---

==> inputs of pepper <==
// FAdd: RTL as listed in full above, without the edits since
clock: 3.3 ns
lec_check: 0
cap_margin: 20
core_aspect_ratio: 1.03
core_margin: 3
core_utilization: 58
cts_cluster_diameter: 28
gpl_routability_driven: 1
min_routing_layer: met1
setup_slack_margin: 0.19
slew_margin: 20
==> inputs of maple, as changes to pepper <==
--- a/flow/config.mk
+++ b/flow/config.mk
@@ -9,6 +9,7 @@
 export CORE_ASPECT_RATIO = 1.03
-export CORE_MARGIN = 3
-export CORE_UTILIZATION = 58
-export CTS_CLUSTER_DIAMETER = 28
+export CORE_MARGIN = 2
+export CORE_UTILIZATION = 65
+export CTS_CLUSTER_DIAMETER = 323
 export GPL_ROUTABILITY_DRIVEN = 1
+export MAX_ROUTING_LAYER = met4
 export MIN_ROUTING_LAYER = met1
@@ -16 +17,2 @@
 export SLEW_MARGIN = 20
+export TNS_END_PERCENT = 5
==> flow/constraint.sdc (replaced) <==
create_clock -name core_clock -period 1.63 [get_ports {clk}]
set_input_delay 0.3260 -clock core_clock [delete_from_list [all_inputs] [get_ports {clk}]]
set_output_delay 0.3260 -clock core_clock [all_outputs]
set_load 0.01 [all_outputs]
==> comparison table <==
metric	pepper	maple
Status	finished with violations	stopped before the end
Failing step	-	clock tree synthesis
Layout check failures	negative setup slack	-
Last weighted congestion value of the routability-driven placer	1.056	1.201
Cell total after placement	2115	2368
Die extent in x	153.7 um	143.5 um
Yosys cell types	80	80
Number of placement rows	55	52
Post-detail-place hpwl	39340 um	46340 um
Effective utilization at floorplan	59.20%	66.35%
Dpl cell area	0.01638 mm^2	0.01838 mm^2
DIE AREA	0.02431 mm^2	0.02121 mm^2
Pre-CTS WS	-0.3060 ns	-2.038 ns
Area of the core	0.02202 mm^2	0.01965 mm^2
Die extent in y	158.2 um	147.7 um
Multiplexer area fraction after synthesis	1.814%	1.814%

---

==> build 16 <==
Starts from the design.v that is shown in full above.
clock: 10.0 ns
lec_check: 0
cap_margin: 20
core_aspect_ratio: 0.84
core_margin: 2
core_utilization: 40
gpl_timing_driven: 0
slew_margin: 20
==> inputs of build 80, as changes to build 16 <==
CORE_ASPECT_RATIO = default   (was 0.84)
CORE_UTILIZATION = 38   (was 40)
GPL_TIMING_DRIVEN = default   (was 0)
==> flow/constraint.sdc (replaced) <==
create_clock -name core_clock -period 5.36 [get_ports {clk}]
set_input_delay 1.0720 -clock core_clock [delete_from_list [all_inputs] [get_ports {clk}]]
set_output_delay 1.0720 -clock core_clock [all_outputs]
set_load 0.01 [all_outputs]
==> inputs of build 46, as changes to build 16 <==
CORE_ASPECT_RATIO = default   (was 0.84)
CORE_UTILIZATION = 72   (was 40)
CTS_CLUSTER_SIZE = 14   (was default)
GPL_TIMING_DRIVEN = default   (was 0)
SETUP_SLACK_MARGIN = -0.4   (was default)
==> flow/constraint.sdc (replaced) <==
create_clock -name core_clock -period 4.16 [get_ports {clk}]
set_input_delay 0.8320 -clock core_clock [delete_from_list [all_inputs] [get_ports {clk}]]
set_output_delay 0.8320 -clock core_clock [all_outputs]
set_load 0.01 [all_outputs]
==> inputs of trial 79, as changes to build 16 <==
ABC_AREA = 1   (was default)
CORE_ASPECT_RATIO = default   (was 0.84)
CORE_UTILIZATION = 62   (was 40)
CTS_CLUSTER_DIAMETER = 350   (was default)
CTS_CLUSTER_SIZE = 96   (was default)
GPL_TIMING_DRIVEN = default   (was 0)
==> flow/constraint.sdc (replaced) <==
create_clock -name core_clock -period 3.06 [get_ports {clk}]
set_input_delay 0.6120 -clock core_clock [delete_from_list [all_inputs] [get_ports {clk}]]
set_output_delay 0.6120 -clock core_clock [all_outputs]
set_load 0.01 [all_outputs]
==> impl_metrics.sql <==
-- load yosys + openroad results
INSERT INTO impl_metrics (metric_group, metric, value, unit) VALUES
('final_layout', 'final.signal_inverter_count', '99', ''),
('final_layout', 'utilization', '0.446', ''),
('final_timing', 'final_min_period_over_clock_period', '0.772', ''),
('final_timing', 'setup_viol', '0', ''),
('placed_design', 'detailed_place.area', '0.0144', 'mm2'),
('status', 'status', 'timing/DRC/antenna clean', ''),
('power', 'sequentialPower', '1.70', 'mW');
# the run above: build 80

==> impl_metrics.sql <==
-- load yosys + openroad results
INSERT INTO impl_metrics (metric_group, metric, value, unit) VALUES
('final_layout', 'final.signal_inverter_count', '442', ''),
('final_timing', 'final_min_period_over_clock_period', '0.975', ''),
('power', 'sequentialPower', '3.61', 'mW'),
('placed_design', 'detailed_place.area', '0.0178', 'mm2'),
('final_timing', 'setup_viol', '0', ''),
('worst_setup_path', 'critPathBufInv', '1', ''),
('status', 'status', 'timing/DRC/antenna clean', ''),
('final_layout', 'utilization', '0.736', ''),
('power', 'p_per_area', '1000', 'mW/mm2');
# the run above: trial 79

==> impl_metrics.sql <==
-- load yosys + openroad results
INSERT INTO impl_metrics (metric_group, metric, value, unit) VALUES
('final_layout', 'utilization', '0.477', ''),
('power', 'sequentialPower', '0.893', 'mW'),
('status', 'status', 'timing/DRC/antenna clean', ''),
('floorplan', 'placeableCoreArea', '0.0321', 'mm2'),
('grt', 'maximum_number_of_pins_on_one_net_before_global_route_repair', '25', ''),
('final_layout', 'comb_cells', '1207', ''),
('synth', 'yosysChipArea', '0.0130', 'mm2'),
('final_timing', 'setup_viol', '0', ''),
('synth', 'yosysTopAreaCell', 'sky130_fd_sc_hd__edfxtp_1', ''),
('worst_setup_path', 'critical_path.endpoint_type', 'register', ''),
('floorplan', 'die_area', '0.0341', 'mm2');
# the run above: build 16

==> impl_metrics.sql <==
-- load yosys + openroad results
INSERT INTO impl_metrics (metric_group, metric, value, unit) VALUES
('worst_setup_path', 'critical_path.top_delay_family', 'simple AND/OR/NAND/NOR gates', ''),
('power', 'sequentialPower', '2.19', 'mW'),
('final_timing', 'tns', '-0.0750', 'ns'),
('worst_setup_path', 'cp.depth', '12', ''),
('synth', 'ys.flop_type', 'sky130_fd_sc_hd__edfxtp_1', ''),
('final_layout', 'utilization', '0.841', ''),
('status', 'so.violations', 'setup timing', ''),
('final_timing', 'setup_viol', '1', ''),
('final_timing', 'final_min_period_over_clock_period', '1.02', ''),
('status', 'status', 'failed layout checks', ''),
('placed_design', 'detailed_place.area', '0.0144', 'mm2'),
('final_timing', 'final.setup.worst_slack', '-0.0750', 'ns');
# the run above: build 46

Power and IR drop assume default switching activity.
==> branch sierra: inputs <==
## reciprocal_float
module reciprocal_float(
    input clk, rst,
    input start,
    input [31:0] x,
    output [31:0] out,
    output done, zero_flag
);
export LEC_CHECK = 0
export ABC_AREA = 1
export CAP_MARGIN = 20
export CORE_ASPECT_RATIO = 1.45
export CORE_MARGIN = 2
export CORE_UTILIZATION = 72
export CTS_CLUSTER_DIAMETER = 363
export CTS_CLUSTER_SIZE = 16
export SETUP_SLACK_MARGIN = 0.58
export SLEW_MARGIN = 35
create_clock -name core_clock -period 2.0 [get_ports {clk}]
run.sh (not shown) runs the stock make flow with config.mk's settings and CLKGATE_MAP_FILE=.
==> inputs of branch umber, as changes to branch sierra <==
Settings changed: CTS_CLUSTER_SIZE 16 to 10, PLACE_DENSITY from default to 0.42.
==> flow/constraint.sdc (replaced) <==
create_clock -name core_clock -period 1.96 [get_ports {clk}]
set_input_delay 0.3920 -clock core_clock [delete_from_list [all_inputs] [get_ports {clk}]]
set_output_delay 0.3920 -clock core_clock [all_outputs]
set_load 0.01 [all_outputs]
==> inputs of branch zinc, as changes to branch sierra <==
Settings changed: ABC_AREA 1 to default, CORE_ASPECT_RATIO 1.45 to default, CTS_CLUSTER_DIAMETER 363 to 358, CTS_CLUSTER_SIZE 16 to 32, PLACE_DENSITY from default to 0.66, SETUP_SLACK_MARGIN 0.58 to default, SLEW_MARGIN 35 to 20.
==> flow/constraint.sdc (replaced) <==
create_clock -name core_clock -period 5.14 [get_ports {clk}]
set_input_delay 1.0280 -clock core_clock [delete_from_list [all_inputs] [get_ports {clk}]]
set_output_delay 1.0280 -clock core_clock [all_outputs]
set_load 0.01 [all_outputs]
==> inputs of branch cedar, as changes to branch sierra <==
Settings changed: ABC_AREA 1 to default, CORE_ASPECT_RATIO 1.45 to default, CORE_UTILIZATION 72 to 59, CTS_CLUSTER_DIAMETER 363 to default, CTS_CLUSTER_SIZE 16 to default, SETUP_SLACK_MARGIN 0.58 to 2.31, SLEW_MARGIN 35 to 20.
==> flow/constraint.sdc (replaced) <==
create_clock -name core_clock -period 8.01 [get_ports {clk}]
set_input_delay 1.6020 -clock core_clock [delete_from_list [all_inputs] [get_ports {clk}]]
set_output_delay 1.6020 -clock core_clock [all_outputs]
set_load 0.01 [all_outputs]
==> results_dict.tcl <==
# metrics dict for downstream scripts
set metrics [dict create \
    run_status "aborted with a tool error" \
    haltStage "global routing" \
    firstError "[ERROR GRT-0232] Routing congestion too high. Check the congestion heatmap in the GUI." \
    xor_share_pct 6.69 \
    num_rows 41 \
    topCellsByArea "dfrtp_1 27%, ha_1 8.6%, o21ai_0 5.5%" \
    chipWidth_um 117 \
    mux_share_pct 12.1 \
    syn_area_mm2 0.00916 \
    ys_sh_simple_pct 16.8 \
    yosysTopAreaCellShare_pct 26.8 \
]
[end of results for branch zinc]
// S_AXI_LITE
module S_AXI_LITE#(
		parameter integer S_AXI_LITE_SIZE = 5,
		parameter integer S_AXI_DATA_SIZE = 32 
		)(
		input S_AXI_ACLK,
		input S_AXI_ARESETN,
        input  [ 31 : 0] S_AXI_LITE_ARADDR,
        output S_AXI_LITE_ARREADY,
        input  S_AXI_LITE_ARVALID,
        output S_AXI_LITE_RVALID,
        input  S_AXI_LITE_RREADY,
        output [S_AXI_DATA_SIZE - 1: 0] S_AXI_LITE_RDATA,
        input  [ 31 : 0] S_AXI_LITE_AWADDR,
        output S_AXI_LITE_AWREADY,
        input  S_AXI_LITE_AWVALID,
        input  S_AXI_LITE_WVALID,
        output S_AXI_LITE_WREADY,
        input  [S_AXI_DATA_SIZE - 1: 0] S_AXI_LITE_WDATA,
        output S_AXI_LITE_BVALID,
        input S_AXI_LITE_BREADY
		);
		reg [S_AXI_DATA_SIZE - 1: 0] axi_reg0;
		reg [S_AXI_DATA_SIZE - 1: 0] axi_reg1;
		reg [S_AXI_DATA_SIZE - 1: 0] axi_reg2;
		reg [S_AXI_DATA_SIZE - 1: 0] axi_reg3;
		reg [S_AXI_DATA_SIZE - 1: 0] axi_reg4;
		reg [S_AXI_DATA_SIZE - 1: 0] axi_reg5;
        reg [ 31 : 0] axi_araddr ;
        reg [ 31 : 0] axi_awaddr ;
        reg [S_AXI_DATA_SIZE - 1: 0] axi_wdata;
        reg [S_AXI_DATA_SIZE - 1: 0] axi_rdata;
        reg awready;
        reg wready;
        reg awlatch;
        reg bvalid;
        reg axi_wen;
        reg axi_wack;
        reg arready;
        reg rvalid;
        reg axi_rvalid;
  ...
Size: about 1,400 cells after synthesis, ~270 flip-flops, about 140 I/O pins, about 11,000 um^2 of cells after synthesis.
Settings: LEC_CHECK=0, CAP_MARGIN=5, CELL_PAD_IN_SITES_GLOBAL_PLACEMENT=0, CORE_MARGIN=2, CORE_UTILIZATION=70, CTS_CLUSTER_DIAMETER=257, CTS_CLUSTER_SIZE=14, GPL_TIMING_DRIVEN=1, MAX_ROUTING_LAYER=met4, MIN_ROUTING_LAYER=met1, PLACE_DENSITY=0.8, SETUP_SLACK_MARGIN=0.5, SLEW_MARGIN=20, TNS_END_PERCENT=100; clock period 1.93 ns.
run.sh (not shown) runs the stock make flow with config.mk's settings and CLKGATE_MAP_FILE=.
The baseline never finished: it broke off in global routing (5_1_grt), error ODB-0269.
Rerun with:
==> flow/config.mk (replaced) <==
export PLATFORM = sky130hd
export DESIGN_NAME = S_AXI_LITE
export DESIGN_NICKNAME = S_AXI_LITE
export VERILOG_FILES = /design/flow/design.v
export SDC_FILE = /design/flow/constraint.sdc
export NUM_CORES = 4
export LEC_CHECK = 0
export CAP_MARGIN = 20
export CORE_MARGIN = 2
export CORE_UTILIZATION = 35
export SLEW_MARGIN = 20
==> flow/constraint.sdc (replaced) <==
create_clock -name core_clock -period 2.64 [get_ports {S_AXI_ACLK}]
set_input_delay 0.5280 -clock core_clock [delete_from_list [all_inputs] [get_ports {S_AXI_ACLK}]]
set_output_delay 0.5280 -clock core_clock [all_outputs]
set_load 0.01 [all_outputs]
- This time the run produced a clean layout
- synthesized cell count stays the same
- die area is higher by well over a third
- area after synthesis is unchanged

● EXERCISE
If a line contains the word "above", it counts; say how many such lines the records hold, and give only that number.

● WRITTEN ANSWER
6